図1: MCPプロトコルはJSON-RPCベースでstdio経由で通信
📦 必要なファイルはたった2つ!
驚くほどシンプルです。必要なファイルは以下の2つだけです:
- package.json - プロジェクト設定ファイル
- server.js - MCPサーバー本体
📄 package.json
{
"name": "minimal-mcp-server-manual",
"version": "1.0.0",
"description": "世界最小のMCPサーバー - 手動JSON-RPC実装版",
"main": "server.js",
"scripts": {
"start": "node server.js"
},
"keywords": ["mcp", "server", "minimal", "hello-world", "json-rpc"],
"author": "",
"license": "MIT"
}
注目すべきは dependencies
がないことです。本当に外部依存がゼロなのです!
🔧 server.js - MCPサーバーの心臓部
以下が、MCPサーバーの完全なソースコードです。各部分を詳しく見ていきましょう:
💡 ポイント: コードは詳細なコメント付きで、MCPプロトコルの仕組みがよくわかるようになっています。
#!/usr/bin/env node
/**
* 世界最小のMCPサーバー - 手動JSON-RPC実装版
* MCPプロトコルの仕組み:
* 1. Claude Desktop がstdio経由でJSON-RPCリクエストを送信
* 2. サーバーがリクエストを処理してレスポンスを返す
* 3. 通信は行ベースのJSON形式
*/
// 標準入力をUTF-8として設定
process.stdin.setEncoding('utf8');
// 不完全なJSON行を蓄積するバッファ
let buffer = '';
// サーバーの基本情報
const serverInfo = {
name: "minimal-mcp-server-manual",
version: "1.0.0"
};
// このサーバーが提供するツールの定義
const tools = [
{
name: "hello_world",
description: "Hello World!を返すシンプルなツール",
inputSchema: {
type: "object",
properties: {},
required: []
}
}
];
// JSON-RPCリクエストを処理するメイン関数
function handleRequest(request) {
const { jsonrpc, id, method, params } = request;
switch (method) {
case "initialize":
// 初期化:MCPサーバーの機能を宣言
return {
jsonrpc: "2.0",
id,
result: {
protocolVersion: "2024-11-05",
capabilities: { tools: {} },
serverInfo
}
};
case "tools/list":
// ツール一覧を返す
return {
jsonrpc: "2.0",
id,
result: { tools }
};
case "tools/call":
// ツールを実行
if (params.name === "hello_world") {
return {
jsonrpc: "2.0",
id,
result: {
content: [{
type: "text",
text: "Hello World!"
}]
}
};
}
}
}
// 標準入力からのデータを処理
process.stdin.on('data', (data) => {
buffer += data.toString();
const lines = buffer.split('\n');
buffer = lines.pop() || '';
lines.forEach(line => {
if (!line.trim()) return;
try {
const request = JSON.parse(line);
const response = handleRequest(request);
if (response) {
process.stdout.write(JSON.stringify(response) + '\n');
}
} catch (error) {
console.error('Error:', error);
}
});
});
🔄 MCPプロトコルの通信フロー
上記のコードから、MCPプロトコルの通信フローが見えてきます。
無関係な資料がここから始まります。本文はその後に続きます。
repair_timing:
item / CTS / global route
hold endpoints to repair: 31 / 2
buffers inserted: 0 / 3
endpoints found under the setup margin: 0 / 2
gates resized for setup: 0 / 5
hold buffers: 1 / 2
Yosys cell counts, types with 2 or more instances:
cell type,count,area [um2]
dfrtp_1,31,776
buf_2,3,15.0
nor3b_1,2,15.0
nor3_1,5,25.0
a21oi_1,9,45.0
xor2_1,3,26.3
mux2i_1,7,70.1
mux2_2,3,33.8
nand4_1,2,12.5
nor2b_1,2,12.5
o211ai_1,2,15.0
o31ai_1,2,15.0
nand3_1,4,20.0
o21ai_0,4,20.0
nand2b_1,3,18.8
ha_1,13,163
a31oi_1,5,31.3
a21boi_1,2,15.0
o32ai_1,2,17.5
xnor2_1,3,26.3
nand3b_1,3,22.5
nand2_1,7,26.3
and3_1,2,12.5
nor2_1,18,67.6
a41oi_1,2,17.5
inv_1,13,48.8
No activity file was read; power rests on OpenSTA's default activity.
以下の3つのステップで通信が行われます:
1️⃣ 初期化フェーズ
Claude Desktopが接続すると、まずinitialize
メソッドを呼び出します:
→ {"jsonrpc": "2.0", "id": 1, "method": "initialize", "params": {}}
← {"jsonrpc": "2.0", "id": 1, "result": {"protocolVersion": "2024-11-05", ...}}
2️⃣ ツール一覧取得
次に、利用可能なツールの一覧を取得します:
→ {"jsonrpc": "2.0", "id": 2, "method": "tools/list"}
← {"jsonrpc": "2.0", "id": 2, "result": {"tools": [...]}}
3️⃣ ツール実行
ユーザーがツールを使用すると:
→ {"jsonrpc": "2.0", "id": 3, "method": "tools/call", "params": {"name": "hello_world"}}
← {"jsonrpc": "2.0", "id": 3, "result": {"content": [{"type": "text", "text": "Hello World!"}]}}
🚀 実際に動かしてみよう!
1. プロジェクトのセットアップ
mkdir my-mcp-server
cd my-mcp-server
# package.jsonとserver.jsを作成(上記のコードをコピー&ペースト)
2. Claude Desktopの設定
Claude Desktopの設定ファイルに以下を追加します。設定ファイルの場所は:
- macOS:
~/Library/Application Support/Claude/claude_desktop_config.json
- Windows:
%APPDATA%\Claude\claude_desktop_config.json
- Linux:
~/.config/Claude/claude_desktop_config.json
{
"mcpServers": {
"my-hello-world": {
"command": "node",
"args": ["/path/to/my-mcp-server/server.js"],
"env": {}
}
}
}
3. 動作確認
- Claude Desktopを再起動
- 新しいチャットで「hello_worldツールを使って」と入力
- 「Hello World!」が返されれば成功!🎉
🎓 まとめ:MCPの未来に向けて
この記事では、外部依存なしの最小限のMCPサーバーを作成し、MCPプロトコルの仕組みを学びました。
📚 学んだこと
- ✅ MCPがAPIに代わる理由とその優位性
- ✅ JSON-RPCベースの通信プロトコル
- ✅ stdio経由でのメッセージ交換
- ✅ ツールの定義と実行方法
🚀 次のステップ
- より複雑なツールの実装(パラメータ付き、非同期処理など)
- エラーハンドリングの強化
- 複数ツールの提供
- 実用的なMCPサーバーの開発(データベース連携、API連携など)
MCPの世界は始まったばかりです。この記事が、あなたがMCPサーバーを開発する第一歩となることを願っています。APIからMCPへ、新しい時代のインターフェースを一緒に作っていきましょう!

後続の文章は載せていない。